■ Directions for this task ■
Nothing but the lines from the one containing "dfrtp_2 0.54, inv_2" through the one containing "met4 | 0 | 176 | 13.4", both included, should be given again, each exactly as written below.

■ Supplied information ■

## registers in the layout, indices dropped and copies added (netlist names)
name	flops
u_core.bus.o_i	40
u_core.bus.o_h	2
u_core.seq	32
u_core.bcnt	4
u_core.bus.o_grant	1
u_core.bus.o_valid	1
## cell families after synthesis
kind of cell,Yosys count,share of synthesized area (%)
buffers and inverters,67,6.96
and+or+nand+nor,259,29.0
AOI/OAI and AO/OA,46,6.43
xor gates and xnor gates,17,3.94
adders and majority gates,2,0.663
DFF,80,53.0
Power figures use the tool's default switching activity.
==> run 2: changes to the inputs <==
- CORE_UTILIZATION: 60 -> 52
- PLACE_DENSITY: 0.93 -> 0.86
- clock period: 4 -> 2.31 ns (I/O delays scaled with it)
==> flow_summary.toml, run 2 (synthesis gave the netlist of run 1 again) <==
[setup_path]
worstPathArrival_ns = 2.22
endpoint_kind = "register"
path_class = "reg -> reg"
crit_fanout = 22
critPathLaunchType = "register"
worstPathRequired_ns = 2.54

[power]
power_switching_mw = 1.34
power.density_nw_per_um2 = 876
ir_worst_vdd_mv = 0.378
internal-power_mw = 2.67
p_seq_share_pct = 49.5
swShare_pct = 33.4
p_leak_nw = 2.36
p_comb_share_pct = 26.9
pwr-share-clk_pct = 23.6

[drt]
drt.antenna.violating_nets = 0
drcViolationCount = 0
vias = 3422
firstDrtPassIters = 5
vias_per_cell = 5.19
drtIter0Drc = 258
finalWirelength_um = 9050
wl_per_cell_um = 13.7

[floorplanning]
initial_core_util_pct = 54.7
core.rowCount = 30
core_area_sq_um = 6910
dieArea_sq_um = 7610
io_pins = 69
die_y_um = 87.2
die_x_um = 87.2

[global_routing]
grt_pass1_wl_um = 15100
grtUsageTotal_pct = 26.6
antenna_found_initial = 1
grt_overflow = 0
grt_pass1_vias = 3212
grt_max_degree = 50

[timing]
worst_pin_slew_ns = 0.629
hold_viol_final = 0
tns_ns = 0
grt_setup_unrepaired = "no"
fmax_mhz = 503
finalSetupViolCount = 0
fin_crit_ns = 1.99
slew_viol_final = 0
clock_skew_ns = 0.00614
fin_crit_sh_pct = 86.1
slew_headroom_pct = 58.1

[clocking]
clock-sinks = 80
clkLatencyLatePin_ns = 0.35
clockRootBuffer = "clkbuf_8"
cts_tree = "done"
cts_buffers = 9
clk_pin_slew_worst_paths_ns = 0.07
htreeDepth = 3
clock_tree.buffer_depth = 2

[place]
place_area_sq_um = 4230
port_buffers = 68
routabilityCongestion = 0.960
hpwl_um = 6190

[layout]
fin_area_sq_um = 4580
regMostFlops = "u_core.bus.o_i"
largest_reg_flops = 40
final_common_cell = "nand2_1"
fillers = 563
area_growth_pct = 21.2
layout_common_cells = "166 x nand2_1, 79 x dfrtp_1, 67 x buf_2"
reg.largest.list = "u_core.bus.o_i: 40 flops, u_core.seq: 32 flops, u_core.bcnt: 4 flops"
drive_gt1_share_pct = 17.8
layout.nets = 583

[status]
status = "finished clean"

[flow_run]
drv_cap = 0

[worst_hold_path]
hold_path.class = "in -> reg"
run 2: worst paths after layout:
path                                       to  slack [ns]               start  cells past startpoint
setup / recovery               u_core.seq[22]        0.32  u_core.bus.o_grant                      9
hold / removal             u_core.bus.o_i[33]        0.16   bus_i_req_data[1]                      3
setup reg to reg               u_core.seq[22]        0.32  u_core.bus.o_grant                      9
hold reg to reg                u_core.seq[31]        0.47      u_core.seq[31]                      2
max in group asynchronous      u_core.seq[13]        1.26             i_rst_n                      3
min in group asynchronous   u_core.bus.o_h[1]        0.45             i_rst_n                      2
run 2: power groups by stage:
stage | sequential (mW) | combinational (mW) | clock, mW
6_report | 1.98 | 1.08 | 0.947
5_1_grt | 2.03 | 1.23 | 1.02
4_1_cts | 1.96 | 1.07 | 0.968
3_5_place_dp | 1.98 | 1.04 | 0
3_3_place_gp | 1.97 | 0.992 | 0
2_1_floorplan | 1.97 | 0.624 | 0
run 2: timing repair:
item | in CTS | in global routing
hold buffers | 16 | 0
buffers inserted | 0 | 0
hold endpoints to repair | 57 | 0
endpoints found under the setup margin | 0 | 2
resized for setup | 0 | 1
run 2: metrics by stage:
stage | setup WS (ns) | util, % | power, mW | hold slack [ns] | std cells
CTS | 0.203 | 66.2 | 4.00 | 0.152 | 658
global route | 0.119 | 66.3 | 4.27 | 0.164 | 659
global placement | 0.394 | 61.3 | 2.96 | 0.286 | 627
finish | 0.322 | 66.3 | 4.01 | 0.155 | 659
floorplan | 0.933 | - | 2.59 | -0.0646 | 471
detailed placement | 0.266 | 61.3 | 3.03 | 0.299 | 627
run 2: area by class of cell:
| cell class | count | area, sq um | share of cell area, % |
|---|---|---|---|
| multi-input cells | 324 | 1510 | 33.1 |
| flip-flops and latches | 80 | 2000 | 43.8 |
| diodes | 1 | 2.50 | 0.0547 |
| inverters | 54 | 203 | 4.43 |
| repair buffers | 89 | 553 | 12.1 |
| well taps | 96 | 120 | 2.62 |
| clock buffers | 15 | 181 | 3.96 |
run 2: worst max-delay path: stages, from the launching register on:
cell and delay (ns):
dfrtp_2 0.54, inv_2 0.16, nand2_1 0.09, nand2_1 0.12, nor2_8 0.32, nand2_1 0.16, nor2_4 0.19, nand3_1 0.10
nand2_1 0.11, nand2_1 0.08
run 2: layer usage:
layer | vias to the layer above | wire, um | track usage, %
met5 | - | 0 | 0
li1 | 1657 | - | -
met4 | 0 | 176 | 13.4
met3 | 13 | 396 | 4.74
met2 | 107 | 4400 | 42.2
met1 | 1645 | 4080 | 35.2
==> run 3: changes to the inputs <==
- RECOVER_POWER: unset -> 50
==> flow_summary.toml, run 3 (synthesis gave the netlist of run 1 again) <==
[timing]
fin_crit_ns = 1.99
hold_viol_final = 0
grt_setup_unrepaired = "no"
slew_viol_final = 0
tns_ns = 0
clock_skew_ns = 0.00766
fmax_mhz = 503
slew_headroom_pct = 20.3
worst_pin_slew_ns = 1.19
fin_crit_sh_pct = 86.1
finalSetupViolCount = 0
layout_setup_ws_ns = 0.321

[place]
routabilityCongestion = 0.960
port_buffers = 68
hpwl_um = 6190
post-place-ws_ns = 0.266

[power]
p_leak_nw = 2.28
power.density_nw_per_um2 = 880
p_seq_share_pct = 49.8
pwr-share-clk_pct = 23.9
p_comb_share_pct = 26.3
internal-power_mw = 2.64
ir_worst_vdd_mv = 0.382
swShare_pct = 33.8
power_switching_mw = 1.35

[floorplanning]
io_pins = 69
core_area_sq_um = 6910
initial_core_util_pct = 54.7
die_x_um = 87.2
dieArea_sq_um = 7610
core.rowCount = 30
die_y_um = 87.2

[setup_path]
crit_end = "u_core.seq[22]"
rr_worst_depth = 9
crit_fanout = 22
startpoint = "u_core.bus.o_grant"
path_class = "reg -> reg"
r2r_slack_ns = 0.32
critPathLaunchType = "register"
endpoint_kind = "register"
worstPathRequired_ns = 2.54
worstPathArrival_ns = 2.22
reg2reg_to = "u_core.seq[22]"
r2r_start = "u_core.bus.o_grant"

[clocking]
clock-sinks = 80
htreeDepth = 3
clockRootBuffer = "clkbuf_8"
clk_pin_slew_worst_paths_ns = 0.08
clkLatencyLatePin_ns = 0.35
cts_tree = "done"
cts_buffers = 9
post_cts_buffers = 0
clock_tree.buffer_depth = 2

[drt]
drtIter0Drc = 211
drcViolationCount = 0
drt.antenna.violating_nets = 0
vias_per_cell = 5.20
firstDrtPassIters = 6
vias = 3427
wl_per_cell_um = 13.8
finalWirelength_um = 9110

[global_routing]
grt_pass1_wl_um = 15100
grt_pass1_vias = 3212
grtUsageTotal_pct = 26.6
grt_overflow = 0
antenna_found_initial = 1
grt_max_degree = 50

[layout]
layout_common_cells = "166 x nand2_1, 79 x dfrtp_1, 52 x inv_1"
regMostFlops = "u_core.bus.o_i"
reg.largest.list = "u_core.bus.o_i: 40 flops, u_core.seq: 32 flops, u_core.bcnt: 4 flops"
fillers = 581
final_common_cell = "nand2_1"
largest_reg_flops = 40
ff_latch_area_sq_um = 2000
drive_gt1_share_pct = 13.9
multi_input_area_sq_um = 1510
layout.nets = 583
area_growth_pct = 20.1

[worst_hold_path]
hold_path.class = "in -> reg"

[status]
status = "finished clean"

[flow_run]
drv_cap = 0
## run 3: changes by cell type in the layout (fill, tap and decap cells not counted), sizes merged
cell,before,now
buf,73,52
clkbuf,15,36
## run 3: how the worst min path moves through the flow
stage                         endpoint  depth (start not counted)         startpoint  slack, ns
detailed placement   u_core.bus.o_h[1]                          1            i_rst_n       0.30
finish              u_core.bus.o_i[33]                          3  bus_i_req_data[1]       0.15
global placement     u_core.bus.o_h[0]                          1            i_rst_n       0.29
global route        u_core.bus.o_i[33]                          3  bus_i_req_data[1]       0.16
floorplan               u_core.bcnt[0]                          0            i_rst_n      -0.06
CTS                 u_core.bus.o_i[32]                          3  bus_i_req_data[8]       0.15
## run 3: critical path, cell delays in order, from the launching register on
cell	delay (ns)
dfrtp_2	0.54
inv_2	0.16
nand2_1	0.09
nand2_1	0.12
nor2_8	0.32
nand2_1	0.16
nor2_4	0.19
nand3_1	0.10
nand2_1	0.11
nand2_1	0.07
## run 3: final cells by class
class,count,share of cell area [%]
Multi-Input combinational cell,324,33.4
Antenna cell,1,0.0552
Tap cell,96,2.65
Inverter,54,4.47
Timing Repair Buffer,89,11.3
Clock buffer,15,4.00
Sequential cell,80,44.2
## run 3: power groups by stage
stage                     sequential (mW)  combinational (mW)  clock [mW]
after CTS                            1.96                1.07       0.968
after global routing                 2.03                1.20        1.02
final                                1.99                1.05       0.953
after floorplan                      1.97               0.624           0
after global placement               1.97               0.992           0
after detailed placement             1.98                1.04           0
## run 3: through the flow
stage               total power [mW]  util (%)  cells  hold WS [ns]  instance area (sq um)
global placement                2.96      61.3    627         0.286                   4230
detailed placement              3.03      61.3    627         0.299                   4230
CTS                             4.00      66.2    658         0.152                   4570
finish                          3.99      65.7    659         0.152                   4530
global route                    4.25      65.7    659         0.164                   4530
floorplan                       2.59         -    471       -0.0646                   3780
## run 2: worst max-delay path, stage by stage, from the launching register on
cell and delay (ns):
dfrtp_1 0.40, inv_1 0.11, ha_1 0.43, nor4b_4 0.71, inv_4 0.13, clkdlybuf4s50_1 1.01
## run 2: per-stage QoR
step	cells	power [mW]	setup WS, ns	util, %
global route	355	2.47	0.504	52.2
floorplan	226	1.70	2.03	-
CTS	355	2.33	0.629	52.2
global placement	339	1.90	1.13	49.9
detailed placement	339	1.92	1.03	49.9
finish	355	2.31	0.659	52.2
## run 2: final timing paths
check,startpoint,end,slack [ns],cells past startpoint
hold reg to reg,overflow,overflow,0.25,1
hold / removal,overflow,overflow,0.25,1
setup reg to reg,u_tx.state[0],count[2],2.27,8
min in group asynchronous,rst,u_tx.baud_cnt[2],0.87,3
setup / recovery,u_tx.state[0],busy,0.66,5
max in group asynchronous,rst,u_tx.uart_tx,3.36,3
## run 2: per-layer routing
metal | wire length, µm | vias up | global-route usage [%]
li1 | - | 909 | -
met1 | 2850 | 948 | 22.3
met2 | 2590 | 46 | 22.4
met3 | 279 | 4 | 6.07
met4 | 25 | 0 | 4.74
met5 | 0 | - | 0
--- src/rtl/fsm_seqdet.sv ---
// Serial pattern detector: one-hot matcher with a registered match pulse and a saturating match counter.
// The transition table is built at elaboration from PATTERN, so any pattern and overlap mode needs no hand coding.
module fsm_seqdet #(
  parameter int unsigned  N       = 4,
  parameter logic [N-1:0] PATTERN = 4'b1011,
  parameter bit           OVERLAP = 1'b1,
  parameter int unsigned  CNT_W   = 8
) (
  input  logic             clk,
  input  logic             rst,
  input  logic             en,
  input  logic             in,
  input  logic             cnt_clr,
  output logic             out,
  output logic [N-1:0]     state,
  output logic [CNT_W-1:0] cnt
);

  localparam logic [CNT_W-1:0] CNT_MAX = '1;

  // Pattern bit i in arrival order; PATTERN[N-1] arrives first.
  function automatic logic pat_bit(input int i);
    return 1'(PATTERN >> (int'(N) - 1 - i));
  endfunction

  // Longest pattern prefix that is a suffix of (first k pattern bits, then b).
  function automatic int next_len(input int k, input logic b);
    logic ok;
    logic sb;
    for (int l = k + 1; l >= 1; l--) begin
      if (l <= int'(N)) begin
        ok = 1'b1;
        for (int j = 0; j < l; j++) begin
          sb = (k + 1 - l + j == k) ? b : pat_bit(k + 1 - l + j);
          if (sb != pat_bit(j)) ok = 1'b0;
        end
        if (ok) return l;
      end
    end
    return 0;
  endfunction

  // Longest proper border of the pattern: where an overlapping search resumes.
  function automatic int border_len();
    logic ok;
    for (int l = int'(N) - 1; l >= 1; l--) begin
      ok = 1'b1;
      for (int j = 0; j < l; j++) begin
        if (pat_bit(j) != pat_bit(int'(N) - l + j)) ok = 1'b0;
      end
      if (ok) return l;
    end
    return 0;
  endfunction

  localparam int RESTART = OVERLAP ? border_len() : 0;

  function automatic logic [N-1:0] trans(input int k, input logic b);
    int l;
    l = next_len(k, b);
    return N'(1) << ((l == int'(N)) ? RESTART : l);
  endfunction

  logic [N-1:0]        match_c;
  logic [N-1:0]        adv_c;
  logic [N-1:0][N-1:0] term_c;
  logic [N-1:0]        state_d;
  logic                out_d;
  logic [CNT_W-1:0]    cnt_d;

  for (genvar k = 0; k < int'(N); k++) begin : g_state
    localparam logic [N-1:0] T0 = trans(k, 1'b0);
    localparam logic [N-1:0] T1 = trans(k, 1'b1);
    localparam logic         M0 = (next_len(k, 1'b0) == int'(N));
    localparam logic         M1 = (next_len(k, 1'b1) == int'(N));
    assign match_c[k] = state[k] & (in ? M1 : M0);
    for (genvar j = 0; j < int'(N); j++) begin : g_term
      assign term_c[j][k] = state[k] & (in ? T1[j] : T0[j]);
    end
  end

  for (genvar j = 0; j < int'(N); j++) begin : g_adv
    assign adv_c[j] = |term_c[j];
  end

  // Next-state, pulse and counter; an illegal state vector always recovers to S0.
  always_comb begin
    state_d = state;
    out_d   = 1'b0;
    cnt_d   = cnt;
    if (!$onehot(state)) begin
      state_d = N'(1);
    end else if (en) begin
      state_d = adv_c;
      out_d   = |match_c;
    end
    if (cnt_clr) begin
      cnt_d = '0;
    end else if (out_d && (cnt != CNT_MAX)) begin
      cnt_d = cnt + CNT_W'(1);
    end
  end

  always_ff @(posedge clk or negedge rst) begin
    if (!rst) begin
      state <= N'(1);
      out   <= 1'b0;
      cnt   <= '0;
    end else begin
      state <= state_d;
      out   <= out_d;
      cnt   <= cnt_d;
    end
  end

endmodule
--- config.mk ---
export PLATFORM = sky130hd
export DESIGN_NAME = fsm_seqdet
export DESIGN_NICKNAME = d
export VERILOG_FILES = /design/src/rtl/fsm_seqdet.sv
export SDC_FILE = /design/constraint.sdc
export NUM_CORES = 1
export LEC_CHECK = 0
export ABC_AREA = 1
export BUFFER_PORTS_ARGS = -buffer_cell sky130_fd_sc_hd__clkbuf_2
export CORE_ASPECT_RATIO = 0.5
export CORE_MARGIN = 2
export CORE_UTILIZATION = 25
export CTS_CLUSTER_DIAMETER = 60
export DETAILED_ROUTE_END_ITERATION = 8
export GPL_ROUTABILITY_DRIVEN = 0
export PLACE_DENSITY = 0.4
export REMOVE_ABC_BUFFERS = 1
export SLEW_MARGIN = 20
export SYNTH_ARGS = -nofsm -noshare
export SYNTH_HDL_FRONTEND = slang
export SYNTH_SLANG_ARGS = --single-unit
--- constraint.sdc ---
create_clock -name clk -period 3.9 [get_ports clk]
set_clock_uncertainty 0.1 [all_clocks]
set_input_delay 0.585 -clock clk [delete_from_list [all_inputs] [get_ports clk]]
set_output_delay 0.585 -clock clk [all_outputs]
set_load 0.01 [all_outputs]
==> results of run 1 <==
[routing by layer]
| layer | vias to the layer above | track usage, % | wire length (um) |
|---|---|---|---|
| met5 | - | 0 | 0 |
| met4 | 0 | 2.903 | 19 |
| met3 | 2 | 3.810 | 64 |
| met2 | 10 | 16.80 | 827 |
| met1 | 328 | 15.40 | 973 |
| li1 | 370 | - | - |
[kinds of logic (layout without fill, tap and decap cells)]
| logic type | Yosys count | count (layout) | synth area share (%) |
|---|---|---|---|
| compound gates | 11 | 11 | 8.030 |
| xor+xnor | 2 | 2 | 2.205 |
| fa+ha+maj | 4 | 4 | 7.245 |
| buf+inv | 14 | 34 | 6.771 |
| flops | 13 | 13 | 41.10 |
| simple gates | 59 | 59 | 34.65 |
[worst max-delay path, cell delays in order (launching register included)]
cell,delay [ps]
sky130_fd_sc_hd__dfrtp_1,450
sky130_fd_sc_hd__ha_1,320
sky130_fd_sc_hd__fa_1,370
sky130_fd_sc_hd__ha_1,270
sky130_fd_sc_hd__inv_1,70
sky130_fd_sc_hd__nand2_1,40
sky130_fd_sc_hd__nor2_1,190
sky130_fd_sc_hd__nand2_1,90
sky130_fd_sc_hd__nor2_1,200
sky130_fd_sc_hd__nand3_1,100
sky130_fd_sc_hd__nand2_1,70
[flip-flops by register name, indices dropped and copies added, names as in the netlist]
register and cells:
state 4, cnt 8, out 1
[layout by cell type, fill, tap and decap left out, types with 2 or more instances in the layout]
cell                       instances
sky130_fd_sc_hd__a21oi_1           3
sky130_fd_sc_hd__clkbuf_2         17
sky130_fd_sc_hd__clkbuf_8          3
sky130_fd_sc_hd__dfrtp_1          12
sky130_fd_sc_hd__ha_1              3
sky130_fd_sc_hd__inv_1            13
sky130_fd_sc_hd__nand2_1          24
sky130_fd_sc_hd__nand3_1          18
sky130_fd_sc_hd__nor2_1           10
sky130_fd_sc_hd__o21ai_0           3
sky130_fd_sc_hd__o21ai_1           2
sky130_fd_sc_hd__o21bai_1          2
sky130_fd_sc_hd__xor2_1            2
[how the worst max path moves through the flow]
stage                     startpoint      to  slack, ps  cells past startpoint
after floorplan             state[3]  cnt[2]       1740                     10
after CTS                   state[3]  cnt[3]       1540                      8
after detailed placement    state[3]  cnt[4]       1540                      8
after global routing        state[3]  cnt[2]       1360                     10
after global placement      state[3]  cnt[3]       1580                      8
final                       state[3]  cnt[2]       1570                     10
[layout make-up]
cell class / count / area [um2] / area share (%)
repair buffers: 17 / 85.08 / 8.774
well taps: 40 / 50.05 / 5.161
multi-input cells: 76 / 414.1 / 42.71
inverters: 13 / 48.80 / 5.032
flip-flops and latches: 13 / 326.6 / 33.68
clock buffers: 4 / 45.04 / 4.645
[power groups by stage]
stage,logic (mW),registers [mW],clock network (mW)
6_report,0.112,0.168,0.121
5_1_grt,0.132,0.171,0.131
4_1_cts,0.115,0.168,0.126
3_5_place_dp,0.114,0.170,0
3_3_place_gp,0.114,0.172,0
2_1_floorplan,0.0740,0.172,0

■ Response to this task ■
dfrtp_2 0.54, inv_2 0.16, nand2_1 0.09, nand2_1 0.12, nor2_8 0.32, nand2_1 0.16, nor2_4 0.19, nand3_1 0.10
nand2_1 0.11, nand2_1 0.08
run 2: layer usage:
layer | vias to the layer above | wire, um | track usage, %
met5 | - | 0 | 0
li1 | 1657 | - | -
met4 | 0 | 176 | 13.4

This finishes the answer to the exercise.